The aim of therapy in histiocytosis is to relieve clinical symptoms and prevent complications of the disease. For single-system disease (eg, of the skin or bone), no therapy or only local therapy may be necessary, although further treatment may be needed in certain circumstances. [46, 62, 282, 283, 12]

Localized skin lesions, especially in infants, can spontaneously regress. If treatment is required, topical corticosteroids may be tried. Use of extemporaneously prepared topical 0.02% nitrogen mustard has also been advocated, but concerns of its mutagenic activity, especially in children, should be considered. [283, 74, 284] This agent, initially used systemically, appears to provide rapid response within 10 days [285] with minimal adverse effects, such as contact allergy. Scarring at the site of the lesion is thought to be due to the disease and not therapy. [284] In one study, skin lesions promptly healed in 14 of 22 children, and two had partial responses. [285] Low-dose radiation therapy to the local lesions is often effective but is rarely needed. For unresponsive skin lesions, low-dose mild systemic therapy can be used.

Chemotherapy for multisystemic disease with local or constitutional symptoms is used. [283] Single agents or adjuvant use of several chemotherapeutic agents and/or biologic-response modifiers may be effective. Published therapies include corticosteroids, vinca alkaloids, antimetabolites-nucleoside analogs, immune modulators such as cyclosporine, [286] antithymocyte globulin, [286] biologic-response modifiers such as interleukin (IL)-2 and interferon alpha (INF-alpha), [287] cellular treatment, and exchange transfusion. [288] Most reports of treatment modalities lack controls, with most authors citing the rarity of the disease as justification for this deficiency. [289, 77]
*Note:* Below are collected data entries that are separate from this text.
This is an optimization exercise on Yosys and OpenROAD, whose aim is small area, a short achievable clock period and few clock cycles, not a production implementation. In this exercise RTL edits were held to simulation tests only and were not proved equivalent to the original. Power and IR drop assume default switching activity.

`flow/design.v`:
```
module pluto_rx_step (
    input  wire [15:0] blk,
    output wire [2:0]  mis
);
    localparam [15:0] P16 = 16'hB4E5;
    wire [15:0] e = blk ^ P16;
    integer k;
    reg [4:0] s;
    always @* begin
        s = 5'd0;
        for (k = 0; k < 16; k = k + 1)
            s = s + {4'd0, e[k]};
    end
    assign mis = (s > 5'd7) ? 3'd7 : s[2:0];
endmodule
module pluto_rx (
    input  wire        clk,
    input  wire        rst,
    input  wire        cmd_valid,
    output wire        cmd_ready,
    input  wire [7:0]  cmd,
    input  wire        in_valid,
    output wire        in_ready,
    input  wire [7:0]  in_data,
    input  wire [3:0]  in_nbits,
    input  wire        in_last,
    output reg         out_valid,
    output reg  [7:0]  out_byte,
    output reg         rsp_valid,
    output wire [3:0]  rsp_status,
    output reg  [2:0]  rsp_sub,
    output reg  [31:0] rsp_value
);
    localparam [1:0] OP_CRC = 2'd0, OP_DEC = 2'd1, OP_FIND = 2'd2, OP_ILL = 2'd3;
    localparam [1:0] ST_OK = 2'd0, ST_NONE = 2'd1, ST_ILLEGAL = 2'd2;
    localparam [31:0] MAX_LEN = 32'd50_000_000;
    function [31:0] crc_byte(input [31:0] c, input [7:0] d);
        integer k;
        reg [31:0] r;
        begin
            r = c ^ {24'd0, d};
            for (k = 0; k < 8; k = k + 1)
                r = r[0] ? ((r >> 1) ^ 32'hEDB88320) : (r >> 1);
            crc_byte = r;
        end
    endfunction
    function [2:0] sadd(input [2:0] a, input [2:0] b);
        reg [3:0] s;
        begin
            s = {1'b0, a} + {1'b0, b};
            sadd = s[3] ? 3'd7 : s[2:0];
        end
    endfunction
    function maj(input a, input b, input c);
        maj = (a & b) | (a & c) | (b & c);
    endfunction
    genvar gi;
    integer li;
    reg        phase;               
    reg [1:0]  op, rate;            
    reg [7:0]  X;                   
    reg [7:0]  mm;                  
    reg        t0_beat, t0_last, t0_cmd, t0_ill;
    assign cmd_ready = ~phase;
    assign in_ready  = phase;
    wire cmd_fire  = cmd_valid & ~phase;
    wire in_fire   = in_valid & phase;
    wire cmd_crc   = (cmd == 8'h40);
    wire cmd_dec   = (cmd[7:2] == 6'b1000_00);
    wire cmd_find  = (cmd == 8'h90);
    wire cmd_legal = cmd_crc | cmd_dec | cmd_find;
    always @(posedge clk) begin
        if (rst) begin
            phase   <= 1'b0;
            t0_beat <= 1'b0;
            t0_cmd  <= 1'b0;
            t0_ill  <= 1'b0;
        end else begin
            t0_beat <= in_fire;
            t0_cmd  <= cmd_fire & cmd_legal;
            t0_ill  <= cmd_fire & ~cmd_legal;
            if (cmd_fire & cmd_legal)
                phase <= 1'b1;
            else if (in_fire & in_last)
                phase <= 1'b0;
        end
        if (cmd_fire) begin
            op   <= cmd_crc ? OP_CRC : (cmd_dec ? OP_DEC : OP_FIND);
            rate <= cmd[1:0];
        end
        X       <= in_data;
        t0_last <= in_last;
        if (!in_last) mm <= 8'hFF;
        else case (in_nbits)
            4'd0: mm <= 8'h00; 4'd1: mm <= 8'h01; 4'd2: mm <= 8'h03; 4'd3: mm <= 8'h07;
            4'd4: mm <= 8'h0F; 4'd5: mm <= 8'h1F; 4'd6: mm <= 8'h3F; 4'd7: mm <= 8'h7F;
            default: mm <= 8'hFF;
        endcase
    end
    reg  [11:0] bc;                 
    reg  [78:0] W;                  
    reg  [25:0] Q;
    reg  [1:0]  ph;
    reg         lenbad;
    reg  [1:0]  gp;                 
    reg  [1:0]  cy;                 
    wire is_dec  = (op == OP_DEC);
    wire is_find = (op == OP_FIND);
    wire is_crc  = (op == OP_CRC);
    wire hdr_lt8 = (bc[11:3] == 9'd0);
    wire [86:0] V = {W, X};
    wire x0 = X[7], x1 = X[6], x2 = X[5], x3 = X[4];
    wire x4 = X[3], x5 = X[2], x6 = X[1], x7 = X[0];
    reg [8:0] rm;
    always @* begin
        rm = 9'h1FF;
        if (Q[25:2] == 24'd0) begin
            case ({rate, Q[1:0], ph})
            {2'd0, 2'd1, 2'd1}: rm = 9'h0FF;
            {2'd1, 2'd1, 2'd2}: rm = 9'h0FF;
            {2'd1, 2'd1, 2'd3}: rm = 9'h000;
            {2'd2, 2'd1, 2'd1}: rm = 9'h00F;
            {2'd2, 2'd1, 2'd2}: rm = 9'h000;
            {2'd2, 2'd1, 2'd3}: rm = 9'h000;
            {2'd2, 2'd2, 2'd2}: rm = 9'h0FF;
            {2'd2, 2'd2, 2'd3}: rm = 9'h000;
            {2'd3, 2'd1, 2'd1}: rm = 9'h007;
            {2'd3, 2'd1, 2'd2}: rm = 9'h000;
            {2'd3, 2'd1, 2'd3}: rm = 9'h000;
            {2'd3, 2'd2, 2'd2}: rm = 9'h03F;
            {2'd3, 2'd2, 2'd3}: rm = 9'h000;
            {2'd3, 2'd3, 2'd3}: rm = 9'h0FF;
            default: rm = 9'h1FF;
            endcase
            if (Q[1:0] == 2'd0) rm = 9'h000;
        end
    end
    wire        pay  = t0_beat & is_dec & ~hdr_lt8 & ~lenbad;
    wire [7:0]  vm   = pay ? (mm & rm[7:0]) : 8'h00;
    wire        paydone = ((rm & ~{1'b0, mm}) == 9'd0);
    reg         gend;               
    always @* begin
        case (rate)
        2'd0:    gend = (ph == 2'd1);
        2'd3:    gend = (ph == 2'd3);
        default: gend = (ph == 2'd2);
        endcase
    end
    wire [25:0] Q_d  = Q - {24'd0, (rate == 2'd3) ? 2'd3 : (rate == 2'd2 ? 2'd2 : 2'd1)};
    reg [5:0] dd, vj;
    always @* begin
        case (rate)
        2'd0: begin
            dd = {x0 | x1, x2 | x3, x4 | x5, x6 | x7, 2'b00};
            vj = {vm[1], vm[3], vm[5], vm[7], 2'b00};
        end
        2'd1: case (gp)
            2'd0: begin
                dd = {maj(x0, x1, x2), maj(x3, x4, x5), 4'b0000};
                vj = {vm[2], vm[5], 4'b0000};
            end
            2'd1: begin
                dd = {maj(cy[0], x0, x1), maj(x2, x3, x4), maj(x5, x6, x7), 3'b000};
                vj = {vm[1], vm[4], vm[7], 3'b000};
            end
            default: begin
                dd = {maj(cy[1], cy[0], x0), maj(x1, x2, x3), maj(x4, x5, x6), 3'b000};
                vj = {vm[0], vm[3], vm[6], 3'b000};
            end
            endcase
        2'd2: case (gp)
            2'd0: begin
                dd = {x0, x1, x3, x4, x6, x7};
                vj = {vm[0], vm[1], vm[3], vm[4], vm[6], vm[7]};
            end
            2'd1: begin
                dd = {x0, x2, x3, x5, x6, 1'b0};
                vj = {vm[0], vm[2], vm[3], vm[5], vm[6], 1'b0};
            end
            default: begin
                dd = {x1, x2, x4, x5, x7, 1'b0};
                vj = {vm[1], vm[2], vm[4], vm[5], vm[7], 1'b0};
            end
            endcase
        default: begin
            dd = {x0, x1, x2, x4, x5, x6};
            vj = {vm[0], vm[1], vm[2], vm[4], vm[5], vm[6]};
        end
        endcase
    end
    wire [23:0] Snew;
    wire [7:0]  lane_ok;
    generate
        for (gi = 0; gi < 8; gi = gi + 1) begin : g_lane
            pluto_rx_step u_blk (.blk(V[86-gi -: 16]), .mis(Snew[3*gi +: 3]));
            assign lane_ok[gi] = mm[gi] &&
                ((bc >= 12'd16) || (bc == 12'd15 && gi == 7)) &&
                ((bc <= 12'd3764) || (bc == 12'd3765 && gi <= 6));
        end
    endgenerate
    reg        t1_cmd, t1_end, t1_beat, t1_dec, t1_bv;
    reg [1:0]  t1_op, t1_sub;
    reg [7:0]  t1_x;                
    reg [5:0]  t1_vj;
    reg [23:0] t1_s;
    reg [7:0]  t1_lv;
    always @(posedge clk) begin
        if (rst) begin
            t1_cmd  <= 1'b0;
            t1_end  <= 1'b0;
            t1_beat <= 1'b0;
        end else begin
            t1_cmd  <= t0_cmd;
            t1_end  <= t0_ill | (t0_beat & t0_last);
            t1_beat <= t0_beat;
        end
        t1_op  <= t0_ill ? OP_ILL : op;
        if (hdr_lt8 && (bc[2:0] != 3'd7 || !mm[7])) t1_sub <= 2'd1;
        else if (lenbad)                            t1_sub <= 2'd2;
        else if (hdr_lt8 || !paydone)               t1_sub <= 2'd3;
        else                                        t1_sub <= 2'd0;
        t1_dec <= is_dec;
        t1_bv  <= is_crc & mm[7];
        t1_x   <= is_dec ? {dd, 2'b00} : X;
        t1_vj  <= vj;
        t1_s   <= Snew;
        t1_lv  <= (t0_beat && is_find) ? lane_ok : 8'd0;
        if (t0_cmd) begin
            bc <= 12'd0;
            gp <= 2'd0;
        end else if (t0_beat) begin
            if (bc != 12'hFFF) bc <= bc + 12'd1;
            if (!(is_dec && !hdr_lt8)) W <= V[78:0];
            if (is_dec && bc == 12'd4) begin
                lenbad <= (W[31:0] == 32'd0) || (W[31:0] > MAX_LEN);
                Q      <= W[25:0];
                ph     <= 2'd0;
            end
            if (pay) begin
                if (rm[0]) begin
                    ph <= gend ? 2'd0 : ph + 2'd1;
                    if (gend) Q <= Q_d;
                end
                gp <= (rate[1] == rate[0]) ? 2'd0 :
                      (gp == 2'd0 ? 2'd2 : (gp == 2'd2 ? 2'd1 : 2'd0));
                cy <= {x6, x7};
            end
        end
    end
    reg  [7:1]  cur;                
    reg  [2:0]  accn;               
    reg  [23:0] U1, U2, U3, U4, U5, U6;
    wire [5:0]  vj2  = t1_dec ? t1_vj : 6'd0;
    wire [2:0]  k    = {vj2[2], (vj2[4] & ~vj2[2]) | vj2[0],
                        (vj2[5] & ~vj2[4]) | (vj2[3] & ~vj2[2]) | (vj2[1] & ~vj2[0])};
    wire [5:0]  ddm  = t1_x[7:2] & vj2;
    wire [15:0] B    = {cur, 9'd0} | ({ddm, 10'd0} >> accn);
    reg         emit;
    always @* begin
        case (accn)
        3'd2: emit = vj2[0];
        3'd3: emit = vj2[1];
        3'd4: emit = vj2[2];
        3'd5: emit = vj2[3];
        3'd6: emit = vj2[4];
        3'd7: emit = vj2[5];
        default: emit = 1'b0;
        endcase
    end
    reg [23:0] U3n, U5n, Dn;
    reg [7:0]  cand;
    reg [2:0]  pd, pi;
    always @* begin
        pd = 3'd0; pi = 3'd0;
        for (li = 0; li < 8; li = li + 1) begin
            U3n[3*li +: 3] = sadd(U2[3*li +: 3], t1_s[3*li +: 3]);
            U5n[3*li +: 3] = sadd(U4[3*li +: 3], t1_s[3*li +: 3]);
            Dn[3*li +: 3]  = sadd(U6[3*li +: 3], t1_s[3*li +: 3]);
            cand[li] = t1_lv[li] && (Dn[3*li +: 3] != 3'd7);
            if (cand[li]) begin
                pd = pd | Dn[3*li +: 3];
                pi = pi | li[2:0];
            end
        end
        if (cand == 8'd0) pd = 3'd7;
    end
    reg        t2_cmd, t2_end, t2_bv;
    reg [1:0]  t2_op, t2_sub;
    reg [2:0]  t2_pd;
    reg [14:0] t2_po;
    reg        t2_stp;
    always @(posedge clk) begin
        if (rst) begin
            t2_cmd    <= 1'b0;
            t2_end    <= 1'b0;
            t2_bv     <= 1'b0;
            out_valid <= 1'b0;
        end else begin
            t2_cmd    <= t1_cmd;
            t2_end    <= t1_end;
            t2_bv     <= t1_beat & (t1_bv | emit);
            out_valid <= t1_beat & emit;
        end
        t2_op    <= t1_op;
        t2_sub   <= t1_sub;
        out_byte <= t1_dec ? B[15:8] : t1_x;
        t2_pd    <= pd;
        t2_po    <= {bc, pi};
        t2_stp   <= (pd <= 3'd2);
        if (t1_cmd) begin
            cur  <= 7'd0;
            accn <= 3'd0;
        end else if (t1_beat) begin
            U1 <= t1_s; U2 <= U1; U3 <= U3n; U4 <= U3; U5 <= U5n; U6 <= U5;
            if (t1_dec) begin
                cur  <= emit ? B[7:1] : B[15:9];
                accn <= accn + k;
            end
        end
    end
    reg [31:0] crc;
    reg [2:0]  bestd;               
    reg [14:0] bestoff;             
    reg        stop;
    reg        t3_end;
    reg [1:0]  t3_op, t3_sub;
    wire [31:0] crc_n = crc_byte(crc, out_byte);
    always @(posedge clk) begin
        if (rst) t3_end <= 1'b0;
        else     t3_end <= t2_end;
        t3_op  <= t2_op;
        t3_sub <= t2_sub;
        if (t2_cmd) begin
            crc   <= 32'hFFFF_FFFF;
            bestd <= 3'd7;
            stop  <= 1'b0;
        end else begin
            if (t2_bv) crc <= crc_n;
            if (!stop) begin
                if (t2_pd < bestd) begin
                    bestd   <= t2_pd;
                    bestoff <= t2_po;
                end
                if (t2_stp) stop <= 1'b1;
            end
        end
    end
    reg [1:0] st;
    assign rsp_status = {2'b00, st};
    wire [14:0] off = bestoff - 15'd135;
    wire [31:0] crcrx = t1_beat ? W[39:8] : W[31:0];
    always @(posedge clk) begin
        if (rst) rsp_valid <= 1'b0;
        else     rsp_valid <= t3_end;
        case (t3_op)
        OP_CRC: begin
            st <= ST_OK; rsp_sub <= 3'd0; rsp_value <= ~crc;
        end
        OP_DEC: begin
            rsp_value <= 32'd0;
            if (t3_sub != 2'd0) begin
                st <= ST_NONE; rsp_sub <= {1'b0, t3_sub};
            end else if (~crc != crcrx) begin
                st <= ST_NONE; rsp_sub <= 3'd6;
            end else begin
                st <= ST_OK; rsp_sub <= 3'd0;
            end
        end
        OP_FIND: begin
            rsp_sub <= 3'd0;
            if (bestd != 3'd7) begin
                st <= ST_OK; rsp_value <= {17'd0, off};
            end else begin
                st <= ST_NONE; rsp_value <= 32'd0;
            end
        end
        default: begin
            st <= ST_ILLEGAL; rsp_sub <= 3'd0; rsp_value <= 32'd0;
        end
        endcase
    end
endmodule
```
Phase I and II investigational therapies have included the use of single agents such as dabrafenib, GSK2110183, cladribine, [290] imatinib mesylate, [291] vemurafenib, [192] clofarabine, [292] and alemtuzumab [293] or combinations of agents such as alemtuzumab plus cyclophosphamide and busulfan plus fludarabine plus melphalan. Longer duration of therapy appear to improve the outcome in multisystem LCH. [294]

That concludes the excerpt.